Context: an optimization exercise on an open-source flow, tuned for small area. The choices shown serve that exercise and are no tape-out recipe.
Where RTL was checked, it was by simulation tests only, not by an equivalence proof against the original.

==> trial 10: inputs <==
==> flow/design.v <==
package ir_pkg;
  typedef logic [32-1:0]   xlen_t;
  typedef logic [32-1:0]   pc_t;
  typedef logic [31:0]           instr_t;
  typedef logic [5-1:0] reg_addr_t;
  typedef logic [2-1:0]  lane_mask_t;
  typedef enum logic [2:0] {
    OP_REG     = 3'd0,
    OP_IMM     = 3'd1,
    OP_LOAD    = 3'd2,
    OP_STORE   = 3'd3,
    OP_BRANCH  = 3'd4,
    OP_LUI     = 3'd5,
    OP_JAL     = 3'd6,
    OP_ILLEGAL = 3'd7
  } op_class_e;
  localparam int unsigned ir_slot_w = 32 + 32;
  localparam int unsigned ir_dec_w  = 32 + 3 * 5 + 1 + 3;
endpackage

## WHAT YOU WILL DO
Pull every line containing "logic" out of the entries.

## TASK RESULT
  typedef logic [32-1:0]   xlen_t;
  typedef logic [32-1:0]   pc_t;
  typedef logic [31:0]           instr_t;
  typedef logic [5-1:0] reg_addr_t;
  typedef logic [2-1:0]  lane_mask_t;
  typedef enum logic [2:0] {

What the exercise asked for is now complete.